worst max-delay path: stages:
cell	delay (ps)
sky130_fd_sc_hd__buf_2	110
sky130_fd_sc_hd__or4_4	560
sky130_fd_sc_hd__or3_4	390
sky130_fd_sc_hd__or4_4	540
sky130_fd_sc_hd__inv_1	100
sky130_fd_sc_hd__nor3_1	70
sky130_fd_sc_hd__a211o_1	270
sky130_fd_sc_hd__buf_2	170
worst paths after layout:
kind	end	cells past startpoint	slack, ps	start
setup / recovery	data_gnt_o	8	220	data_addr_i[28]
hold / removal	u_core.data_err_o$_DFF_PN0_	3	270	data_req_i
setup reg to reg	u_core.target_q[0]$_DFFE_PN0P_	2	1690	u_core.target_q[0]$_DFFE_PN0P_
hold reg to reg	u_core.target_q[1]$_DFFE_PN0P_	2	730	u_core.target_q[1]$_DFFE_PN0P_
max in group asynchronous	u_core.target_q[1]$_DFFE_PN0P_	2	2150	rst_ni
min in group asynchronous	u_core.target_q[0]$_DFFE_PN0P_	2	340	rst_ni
--- src/hw/tanimoto_pkg.sv ---
package tanimoto_pkg;

    // Vector and count widths
    localparam int VEC_W      = 32;
    localparam int CNT_W      = 6;
    localparam int REF_NUM    = 4;
    localparam int ID_W       = 8;
    // a + b can reach 64
    localparam int THR_W      = 7;

    // Match record buffer
    localparam int FIFO_DEPTH = 8;
    localparam int FIFO_CNT_W = 4;
    localparam int PIPE_SLACK = 2;

    localparam logic [FIFO_CNT_W-1:0] FIFO_FULL    = FIFO_CNT_W'(FIFO_DEPTH);
    // Highest occupancy at which new input is still taken
    localparam logic [FIFO_CNT_W-1:0] RD_LIMIT     = FIFO_CNT_W'(FIFO_DEPTH - PIPE_SLACK - 1);
    // Compare IDs start right after the reference IDs
    localparam logic [ID_W-1:0]       FIRST_CMP_ID = ID_W'(REF_NUM);

    typedef enum logic [1:0] {
        LOAD_REF = 2'd0,
        COMPARE  = 2'd1,
        DRAIN    = 2'd2
    } run_state_e;

    typedef struct packed {
        logic [VEC_W-1:0] data;
        logic             valid;
        logic             last;
    } in_beat_t;

    typedef struct packed {
        logic [CNT_W-1:0] addr;
        logic [THR_W-1:0] data;
        logic             en;
    } thr_wr_t;

    typedef struct packed {
        logic [REF_NUM-1:0] mask;
        logic [ID_W-1:0]    cmp_id;
        logic               last;
    } match_rec_t;

    typedef struct packed {
        logic [ID_W-1:0] ref_id;
        logic [ID_W-1:0] cmp_id;
    } id_pair_t;

endpackage

--- src/hw/match_engine.sv ---
`timescale 1ns/1ps

module match_engine (
    input  logic                                clk,
    input  logic                                rstn,
    input  tanimoto_pkg::in_beat_t              i_vec,
    input  tanimoto_pkg::thr_wr_t               i_thr,
    input  logic                                i_run_done,
    input  logic [tanimoto_pkg::FIFO_CNT_W-1:0] i_fifo_count,
    output logic                                o_read,
    output tanimoto_pkg::match_rec_t            o_rec,
    output logic                                o_rec_wr
);

    tanimoto_pkg::run_state_e                 state;
    logic [$clog2(tanimoto_pkg::REF_NUM)-1:0] ref_idx;
    logic [tanimoto_pkg::ID_W-1:0]            cmp_num;

    logic [tanimoto_pkg::VEC_W-1:0] ref_vec [tanimoto_pkg::REF_NUM];
    logic [tanimoto_pkg::CNT_W-1:0] ref_cnt [tanimoto_pkg::REF_NUM];
    logic [tanimoto_pkg::THR_W-1:0] thr_tab [tanimoto_pkg::VEC_W+1];

    logic                           accept;
    logic [tanimoto_pkg::CNT_W-1:0] in_cnt;
    logic [tanimoto_pkg::CNT_W-1:0] and_cnt [tanimoto_pkg::REF_NUM];

    logic                           s1_vld;
    logic                           s1_last;
    logic [tanimoto_pkg::CNT_W-1:0] s1_b;
    logic [tanimoto_pkg::CNT_W-1:0] s1_c [tanimoto_pkg::REF_NUM];
    logic [tanimoto_pkg::ID_W-1:0]  s1_id;
    logic [tanimoto_pkg::REF_NUM-1:0] mask;

    // Leave room in the FIFO for the two records still in the pipeline
    assign o_read = (state == tanimoto_pkg::LOAD_REF) ||
                    (state == tanimoto_pkg::COMPARE && i_fifo_count <= tanimoto_pkg::RD_LIMIT);
    assign accept = i_vec.valid && o_read;

    // Shared counter gives a while loading and b while comparing
    popcount u_pop_in (
        .i_vec (i_vec.data),
        .o_cnt (in_cnt)
    );

    for (genvar k = 0; k < tanimoto_pkg::REF_NUM; k++) begin : g_and
        popcount u_pop_and (
            .i_vec (i_vec.data & ref_vec[k]),
            .o_cnt (and_cnt[k])
        );
    end

    always_ff @(posedge clk) begin
        if (!rstn) begin
            state   <= tanimoto_pkg::LOAD_REF;
            ref_idx <= '0;
            cmp_num <= '0;
        end else begin
            case (state)
                tanimoto_pkg::LOAD_REF: begin
                    if (accept) begin
                        ref_idx <= ref_idx + 1'b1;
                        // All ones means the fourth reference just arrived
                        if (ref_idx == '1) begin
                            state <= tanimoto_pkg::COMPARE;
                        end
                    end
                end
                tanimoto_pkg::COMPARE: begin
                    if (accept) begin
                        cmp_num <= cmp_num + 1'b1;
                        if (i_vec.last) begin
                            state <= tanimoto_pkg::DRAIN;
                        end
                    end
                end
                default: begin
                    if (i_run_done) begin
                        state   <= tanimoto_pkg::LOAD_REF;
                        ref_idx <= '0;
                        cmp_num <= '0;
                    end
                end
            endcase
        end
    end

    always_ff @(posedge clk) begin
        if (accept && state == tanimoto_pkg::LOAD_REF) begin
            ref_vec[ref_idx] <= i_vec.data;
            ref_cnt[ref_idx] <= in_cnt;
        end
    end

    // Host writes land in any state
    always_ff @(posedge clk) begin
        if (!rstn) begin
            for (int i = 0; i <= tanimoto_pkg::VEC_W; i++) begin
                thr_tab[i] <= '0;
            end
        end else if (i_thr.en) begin
            thr_tab[i_thr.addr] <= i_thr.data;
        end
    end

    // Stage one
    always_ff @(posedge clk) begin
        if (!rstn) begin
            s1_vld <= 1'b0;
        end else begin
            s1_vld <= accept && state == tanimoto_pkg::COMPARE;
        end
    end

    always_ff @(posedge clk) begin
        if (accept) begin
            s1_b    <= in_cnt;
            s1_c    <= and_cnt;
            s1_id   <= cmp_num + tanimoto_pkg::FIRST_CMP_ID;
            s1_last <= i_vec.last;
        end
    end

    // Stage two matches when a + b fits under the entry for c
    always_comb begin
        for (int k = 0; k < tanimoto_pkg::REF_NUM; k++) begin
            mask[k] = ({1'b0, ref_cnt[k]} + {1'b0, s1_b}) <= thr_tab[s1_c[k]];
        end
    end

    always_ff @(posedge clk) begin
        if (!rstn) begin
            o_rec_wr <= 1'b0;
        end else begin
            o_rec_wr <= s1_vld && ((|mask) || s1_last);
        end
    end

    always_ff @(posedge clk) begin
        if (s1_vld) begin
            o_rec.mask   <= mask;
            o_rec.cmp_id <= s1_id;
            o_rec.last   <= s1_last;
        end
    end

    a_thr_addr: assert property (@(posedge clk) disable iff (!rstn)
        i_thr.en |-> i_thr.addr <= tanimoto_pkg::VEC_W);

    // Holds only if the read limit covers the in-flight records
    a_no_overflow: assert property (@(posedge clk) disable iff (!rstn)
        o_rec_wr |-> i_fifo_count != tanimoto_pkg::FIFO_FULL);

endmodule

--- src/hw/match_fifo.sv ---
`timescale 1ns/1ps

module match_fifo (
    input  logic                                clk,
    input  logic                                rstn,
    input  logic                                i_wr,
    input  tanimoto_pkg::match_rec_t            i_rec,
    input  logic                                i_pop,
    output tanimoto_pkg::match_rec_t            o_rec,
    output logic                                o_nempty,
    output logic [tanimoto_pkg::FIFO_CNT_W-1:0] o_count
);

    tanimoto_pkg::match_rec_t mem [tanimoto_pkg::FIFO_DEPTH];

    // Depth is a power of two so the pointers wrap on their own
    logic [$clog2(tanimoto_pkg::FIFO_DEPTH)-1:0] wr_ptr;
    logic [$clog2(tanimoto_pkg::FIFO_DEPTH)-1:0] rd_ptr;

    always_ff @(posedge clk) begin
        if (i_wr) begin
            mem[wr_ptr] <= i_rec;
        end
    end

    always_ff @(posedge clk) begin
        if (!rstn) begin
            wr_ptr  <= '0;
            rd_ptr  <= '0;
            o_count <= '0;
        end else begin
            if (i_wr) begin
                wr_ptr <= wr_ptr + 1'b1;
            end
            if (i_pop) begin
                rd_ptr <= rd_ptr + 1'b1;
            end
            case ({i_wr, i_pop})
                2'b10:   o_count <= o_count + 1'b1;
                2'b01:   o_count <= o_count - 1'b1;
                default: o_count <= o_count;
            endcase
        end
    end

    // Head is shown without a read request
    assign o_rec    = mem[rd_ptr];
    assign o_nempty = (o_count != '0);

    a_no_write_full: assert property (@(posedge clk) disable iff (!rstn)
        i_wr |-> o_count != tanimoto_pkg::FIFO_FULL);

    a_no_pop_empty: assert property (@(posedge clk) disable iff (!rstn)
        i_pop |-> o_nempty);

endmodule

--- src/hw/pair_emitter.sv ---
`timescale 1ns/1ps

module pair_emitter (
    input  logic                     clk,
    input  logic                     rstn,
    input  tanimoto_pkg::match_rec_t i_rec,
    input  logic                     i_nempty,
    output logic                     o_pop,
    input  logic                     i_pair_read,
    output tanimoto_pkg::id_pair_t   o_pair,
    output logic                     o_pair_valid,
    output logic                     o_pair_last,
    output logic                     o_run_done
);

    logic [tanimoto_pkg::REF_NUM-1:0] work_mask;
    logic [tanimoto_pkg::REF_NUM-1:0] next_mask;
    logic                             work_vld;
    logic                             end_vld;
    logic [tanimoto_pkg::ID_W-1:0]    low_idx;

    // Lowest set bit of the working mask is the next reference
    always_comb begin
        low_idx = '0;
        for (int k = tanimoto_pkg::REF_NUM - 1; k >= 0; k--) begin
            if (work_mask[k]) begin
                low_idx = k[tanimoto_pkg::ID_W-1:0];
            end
        end
    end

    assign next_mask = work_mask & (work_mask - 1'b1);

    // A last record with an empty mask is dropped at once
    assign o_pop = work_vld && (next_mask == '0) && ((work_mask == '0) || i_pair_read);

    assign o_pair_valid = (work_vld && (work_mask != '0)) || end_vld;
    assign o_pair_last  = end_vld;
    assign o_pair       = end_vld ? '0 : {low_idx, i_rec.cmp_id};
    assign o_run_done   = end_vld && i_pair_read;

    always_ff @(posedge clk) begin
        if (!rstn) begin
            work_vld <= 1'b0;
            end_vld  <= 1'b0;
        end else if (end_vld) begin
            if (i_pair_read) begin
                end_vld <= 1'b0;
            end
        end else if (work_vld) begin
            if (o_pop) begin
                work_vld <= 1'b0;
                end_vld  <= i_rec.last;
            end
        end else if (i_nempty) begin
            work_vld <= 1'b1;
        end
    end

    always_ff @(posedge clk) begin
        if (!work_vld && !end_vld && i_nempty) begin
            work_mask <= i_rec.mask;
        end else if (work_vld && i_pair_read) begin
            work_mask <= next_mask;
        end
    end

    a_pair_stable: assert property (@(posedge clk) disable iff (!rstn)
        (o_pair_valid && !i_pair_read) |=> $stable(o_pair));

endmodule

--- src/hw/popcount.sv ---
`timescale 1ns/1ps

module popcount (
    input  logic [tanimoto_pkg::VEC_W-1:0] i_vec,
    output logic [tanimoto_pkg::CNT_W-1:0] o_cnt
);

    // Each level adds neighbouring sums, one bit wider than the level before
    logic [1:0] sum1 [tanimoto_pkg::VEC_W/2];
    logic [2:0] sum2 [tanimoto_pkg::VEC_W/4];
    logic [3:0] sum3 [tanimoto_pkg::VEC_W/8];
    logic [4:0] sum4 [tanimoto_pkg::VEC_W/16];

    for (genvar i = 0; i < tanimoto_pkg::VEC_W/2; i++) begin : g_lvl1
        assign sum1[i] = {1'b0, i_vec[2*i]} + {1'b0, i_vec[2*i+1]};
    end

    for (genvar i = 0; i < tanimoto_pkg::VEC_W/4; i++) begin : g_lvl2
        assign sum2[i] = {1'b0, sum1[2*i]} + {1'b0, sum1[2*i+1]};
    end

    for (genvar i = 0; i < tanimoto_pkg::VEC_W/8; i++) begin : g_lvl3
        assign sum3[i] = {1'b0, sum2[2*i]} + {1'b0, sum2[2*i+1]};
    end

    for (genvar i = 0; i < tanimoto_pkg::VEC_W/16; i++) begin : g_lvl4
        assign sum4[i] = {1'b0, sum3[2*i]} + {1'b0, sum3[2*i+1]};
    end

    // Root of the tree
    assign o_cnt = {1'b0, sum4[0]} + {1'b0, sum4[1]};

endmodule

--- src/hw/tanimoto_top.sv ---
`timescale 1ns/1ps

module tanimoto_top (
    input  logic                   clk,
    input  logic                   rstn,
    input  tanimoto_pkg::in_beat_t i_vec,
    input  tanimoto_pkg::thr_wr_t  i_thr,
    output logic                   o_read,
    input  logic                   i_pair_read,
    output tanimoto_pkg::id_pair_t o_pair,
    output logic                   o_pair_valid,
    output logic                   o_pair_last
);

    tanimoto_pkg::match_rec_t            eng_rec;
    logic                                eng_rec_wr;
    tanimoto_pkg::match_rec_t            head_rec;
    logic                                head_nempty;
    logic [tanimoto_pkg::FIFO_CNT_W-1:0] fifo_count;
    logic                                fifo_pop;
    logic                                run_done;

    match_engine u_match_engine (
        .clk          (clk),
        .rstn         (rstn),
        .i_vec        (i_vec),
        .i_thr        (i_thr),
        .i_run_done   (run_done),
        .i_fifo_count (fifo_count),
        .o_read       (o_read),
        .o_rec        (eng_rec),
        .o_rec_wr     (eng_rec_wr)
    );

    match_fifo u_match_fifo (
        .clk      (clk),
        .rstn     (rstn),
        .i_wr     (eng_rec_wr),
        .i_rec    (eng_rec),
        .i_pop    (fifo_pop),
        .o_rec    (head_rec),
        .o_nempty (head_nempty),
        .o_count  (fifo_count)
    );

    // Reading the run-end beat sends the engine back to loading
    pair_emitter u_pair_emitter (
        .clk          (clk),
        .rstn         (rstn),
        .i_rec        (head_rec),
        .i_nempty     (head_nempty),
        .o_pop        (fifo_pop),
        .i_pair_read  (i_pair_read),
        .o_pair       (o_pair),
        .o_pair_valid (o_pair_valid),
        .o_pair_last  (o_pair_last),
        .o_run_done   (run_done)
    );

endmodule

--- config.mk ---
export PLATFORM = sky130hd
export DESIGN_NAME = tanimoto_top
export DESIGN_NICKNAME = d
export VERILOG_FILES = /design/src/hw/tanimoto_pkg.sv /design/src/hw/match_engine.sv /design/src/hw/match_fifo.sv /design/src/hw/pair_emitter.sv /design/src/hw/popcount.sv /design/src/hw/tanimoto_top.sv
export SDC_FILE = /design/constraint.sdc
export NUM_CORES = 2
export LEC_CHECK = 0
export ABC_AREA = 1
export ABC_CLOCK_PERIOD_IN_PS = 5700
export BUFFER_PORTS_ARGS = -buffer_cell sky130_fd_sc_hd__buf_4
export CAP_MARGIN = 20
export CELL_PAD_IN_SITES_DETAIL_PLACEMENT = 1
export CELL_PAD_IN_SITES_GLOBAL_PLACEMENT = 2
export CORE_MARGIN = 10
export CORE_UTILIZATION = 39
export CTS_CLUSTER_SIZE = 25
export DETAILED_ROUTE_END_ITERATION = 16
export GPL_TIMING_DRIVEN = 0
export MAX_ROUTING_LAYER = met4
export PLACE_DENSITY = 0.81
export SLEW_MARGIN = 20
export SYNTH_ARGS = -nofsm -noshare
export SYNTH_HDL_FRONTEND = slang
export SYNTH_HIERARCHICAL = 1
export SYNTH_SLANG_ARGS = --single-unit
--- constraint.sdc ---
create_clock -name clk -period 5.7 [get_ports clk]
set_input_delay 0.285 -clock clk [delete_from_list [all_inputs] [get_ports clk]]
set_output_delay 0.285 -clock clk [all_outputs]
set_load 0.02 [all_outputs]
# == Word level (Yosys, flattened, before mapping) ==
# Memory sizes are Yosys's and may differ from the RTL's. A register that Yosys moved wholly into a read port is not among the register bits.
# Cells that the tools add are included.
# classes
reduce_logical,33
mux,43
add_sub_neg,167
n_lt_le_gt_ge,5
n_bitwise,7
eq_ne,8
# op_table
cell,count
$add A1 B1 Y2,80
$and A32 B32 Y32,4
$add A2 B2 Y3,40
$add A3 B3 Y4,20
$add A4 B4 Y5,10
$add A5 B5 Y6,5
$mux W6,5
$add A6 B6 Y7,4
$le A7 B7 Y1,4
$mux W2,10
$mux W1,16
$mux W8,2
$pmux W8 S2,1
$logic_and A1 B1 Y1,12
$mux W10,1
$add A8 B1 Y8 const B,1
$add A8 B3 Y8 const B,1
$logic_not A4 Y1,2
$mux W4,2
$pmux W2 S2,2
$pmux W4 S2,1
$reduce_bool A2 Y1,4
$reduce_bool A4 Y1,2
$sub A4 B1 Y4 const B,2
20 further kinds,32
# totals
ramBits,487
n_memories,4
out_inout_bits,19
inputBits,51
reg_bits,82
# memory_table
name,depth,width,read_ports,rd_clocked_by_memory_dff,write_ports,line_no,text
u_match_engine.thr_tab,33,7,4,4,33,match_engine.sv:21,logic [tanimoto_pkg::THR_W-1:0] thr_tab [tanimoto_pkg::VEC_W+1];
u_match_engine.ref_vec,4,32,4,0,1,match_engine.sv:19,logic [tanimoto_pkg::VEC_W-1:0] ref_vec [tanimoto_pkg::REF_NUM];
u_match_fifo.mem,8,13,1,1,1,match_fifo.sv:14,tanimoto_pkg::match_rec_t mem [tanimoto_pkg::FIFO_DEPTH];
u_match_engine.ref_cnt,4,6,4,0,1,match_engine.sv:20,logic [tanimoto_pkg::CNT_W-1:0] ref_cnt [tanimoto_pkg::REF_NUM];

# == Longest topological paths before layout ==
# depth
word_depth,8
ltp_mapped,23

# == Hierarchy ==
# The synthesis kept the hierarchy.
# modules_own_cells
module,area_each_um2,n_inst,cells_per_inst,seq_area_each_um2
match_engine,43639.4,1,5941,20339.5
match_fifo,4697.0,1,380,3383.2
popcount (u_match_engine.g_and[0].u_pop_and ...),802.0,4,89,0.0
popcount (u_match_engine.u_pop_in),869.6,1,107,0.0
pair_emitter,461.7,1,71,160.2

# == Worst setup path after synthesis ==
# OpenSTA, ideal clock, no wires.
# synth_timing
path_type,reg2reg
from,memory u_match_engine/ref_vec[2][11] (netlist name)
to,"register u_match_engine/s1_c[10] (netlist name), data pin"
path_stages_with_launch,20
arrival_time_ns,4.312
setup_slack_ns,1.130
period_less_slack_ns,4.570
path_buffers,0
setup_time_ns,0.258
path_cell_list,edfxtp_1 -> nand2_1 -> inv_1 -> inv_1 -> fa_1 -> inv_1 -> fa_1 -> fa_1 -> fa_1 -> fa_1 -> inv_1 -> fa_1 -> inv_1 -> ha_1 -> inv_1 -> fa_1 -> inv_1 -> nand3_1 -> nand3_1 -> nand2_1
# synth_lines
element,line_no,text
start: declaration,match_engine.sv:19,
end signal: assignment,match_engine.sv:117,s1_c <= and_cnt;
end: declaration,match_engine.sv:30,logic [tanimoto_pkg::CNT_W-1:0] s1_c [tanimoto_pkg::REF_NUM];

==> results.json <==
{
  "place.gp.congestion": 1.14,
  "htreeDepth": 3,
  "grt_pass1_wl_microns": 437000,
  "fmax_mhz": 197,
  "ys_seq_area_share_pct": 45.2,
  "dp_hpwl_microns": 248000,
  "synth_cell_types": 41,
  "path_cells": "nand2_1 -> inv_1 -> inv_1 -> fa_1 -> inv_1 -> fa_1 -> fa_1 -> fa_1 -> fa_1 -> inv_1 -> fa_1 -> inv_1 -> ha_1 -> inv_1 -> fa_1 -> inv_1 -> nand3_1 -> nand3_1 -> nand2_1",
  "drtPass1Iterations": 6,
  "post_cts_resized": 0,
  "grtUsageTotal_pct": 42.9,
  "cts.path.max_buffers": 3,
  "seq_power_share_pct": 19.2,
  "drive_above_1_share_pct": 8.40,
  "fin_ws_ps": 629,
  "slowest_stage": "fa_1",
  "synth.ff_latch_count": 813,
  "yosysTopAreaCell": "edfxtp_1",
  "vias": 55600,
  "hold_viol_final": 0,
  "antenna_found_initial": 29,
  "fin_crit_ps": 5070,
  "powerDensity_mw_per_mm2": 708,
  "wl_per_cell_microns": 36.4,
  "port_buffers": 63,
  "syn_to_final_growth_pct": 12.2,
  "yosys_warnings": 6,
  "reg2reg_from": "u_match_engine/ref_vec[1][11]$_DFFE_PP_",
  "slew_viol_final": 0,
  "swShare_pct": 57.2,
  "p_leak_nw": 26.5,
  "drt_iter0_drc": 8383,
  "skew_ps": 40.9,
  "viasPerCell": 6.22,
  "holdPathEnd": "u_match_engine/thr_tab[61][2]$_DFFE_PP_",
  "comb_power_share_pct": 66.0,
  "ios": 70,
  "cts_made_buffers": 95,
  "setup_viol_count_final": 0,
  "drc": 0,
  "tightest_slew_ps": 1300,
  "p_int_w": 0.0180,
  "dpl_worst_slack_ps": 531,
  "chipWidth_microns": 388,
  "cp_top_family": "adder cells",
  "start_util_pct": 39.1,
  "yosys-top-cells-area": "edfxtp_1, nand2_1, nand3_1",
  "post-route-period-util_pct": 89.0,
  "grt_max_degree": 49,
  "status": "finished, final reports clean",
  "min_path_cells": 1,
  "worstSetupPathType": "flip-flop to flip-flop",
  "ctsHoldBuffers": 38,
  "syn_avg_cell_area_sq_um": 7.71,
  "die_area_sq_mm": 0.151,
  "clock-sinks": 813,
  "crit_path_end_kind": "flip-flop",
  "crit_arrival_ps": 5570,
  "r2r_slack_ps": 630,
  "grt_overflow": 0,
  "r2r_end": "u_match_engine/s1_c[16]$_DFFE_PP_",
  "tns_ps": 0,
  "clk_latency_ps": 760,
  "fp.dieH_microns": 388,
  "synthesis.area_sq_mm": 0.0529,
  "rsz0062_at_grt": "no",
  "syn_inst": 6855,
  "clkPwrFrac_pct": 14.7,
  "yosysTopAreaCellShare_pct": 43.2,
  "post_cts.repair.setup_buffers": 0,
  "cts-root-buf": "clkbuf_16",
  "ant_nets": 0,
  "ir_drop_mv": 0.506,
  "wl_microns": 325000,
  "crit_buf_inv": 7,
  "hold_path.class": "primary input to flip-flop",
  "cap_violations": 0,
  "cts_tree": "built",
  "core_sq_mm": 0.135,
  "fp-row-count": 135,
  "grt_pass1_vias": 54100,
  "crit_fanout": 3,
  "nets": 7340,
  "start_kind": "flip-flop",
  "final_util_pct": 43.9,
  "cpPeakStageDelay_ps": 580,
  "hp-start": "i_thr[3]",
  "p_sw_w": 0.0240,
  "reg2reg_depth": 19,
  "path_clk_slew_ps": 60,
  "crit_required_ps": 6200,
  "slew_headroom_pct": 13.6,
  "finalPower_w": 0.0420
}
-- kinds of logic (layout without fill, tap and decap cells) --
family	after synthesis	count (layout)	synth area share, %
AO/OA/AOI/OAI	151	151	1.52
XOR/XNOR	29	29	0.480
adder cells (fa/ha/maj)	222	222	7.01
buffers and inverters	910	1191	8.21
flip-flops	813	813	45.2
multiplexers	13	13	0.246
other	1	28	0.00709
AND/OR/NAND/NOR	4716	4716	37.4
-- per-stage QoR --
step	hold WS (ps)	instance area, sq um	instances
2_1_floorplan	384	52900	6860
3_3_place_gp	401	55600	8704
3_5_place_dp	411	55800	8713
4_1_cts	28.3	59300	8922
5_1_grt	51.2	59300	8936
6_report	65.7	59300	8944
-- power groups by stage --
| stage | Combinational [W] | Sequential (W) | Clock (W) |
|---|---|---|---|
| CTS | 0.0262 | 0.00806 | 0.00625 |
| floorplan | 0.0143 | 0.00792 | 0 |
| global route | 0.0286 | 0.00811 | 0.00646 |
| detailed placement | 0.0261 | 0.00818 | 0 |
| global placement | 0.0254 | 0.00818 | 0 |
| finish | 0.0277 | 0.00809 | 0.00619 |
----------
From the material above, copy exactly the lines between the line holding "localparam int FIFO_CNT_W = 4;" and the line holding "logic [REF_NUM-1:0] mask;", inclusive, and only those.

- FINAL ANSWER:
    localparam int FIFO_CNT_W = 4;
    localparam int PIPE_SLACK = 2;

    localparam logic [FIFO_CNT_W-1:0] FIFO_FULL    = FIFO_CNT_W'(FIFO_DEPTH);
    // Highest occupancy at which new input is still taken
    localparam logic [FIFO_CNT_W-1:0] RD_LIMIT     = FIFO_CNT_W'(FIFO_DEPTH - PIPE_SLACK - 1);
    // Compare IDs start right after the reference IDs
    localparam logic [ID_W-1:0]       FIRST_CMP_ID = ID_W'(REF_NUM);

    typedef enum logic [1:0] {
        LOAD_REF = 2'd0,
        COMPARE  = 2'd1,
        DRAIN    = 2'd2
    } run_state_e;

    typedef struct packed {
        logic [VEC_W-1:0] data;
        logic             valid;
        logic             last;
    } in_beat_t;

    typedef struct packed {
        logic [CNT_W-1:0] addr;
        logic [THR_W-1:0] data;
        logic             en;
    } thr_wr_t;

    typedef struct packed {
        logic [REF_NUM-1:0] mask;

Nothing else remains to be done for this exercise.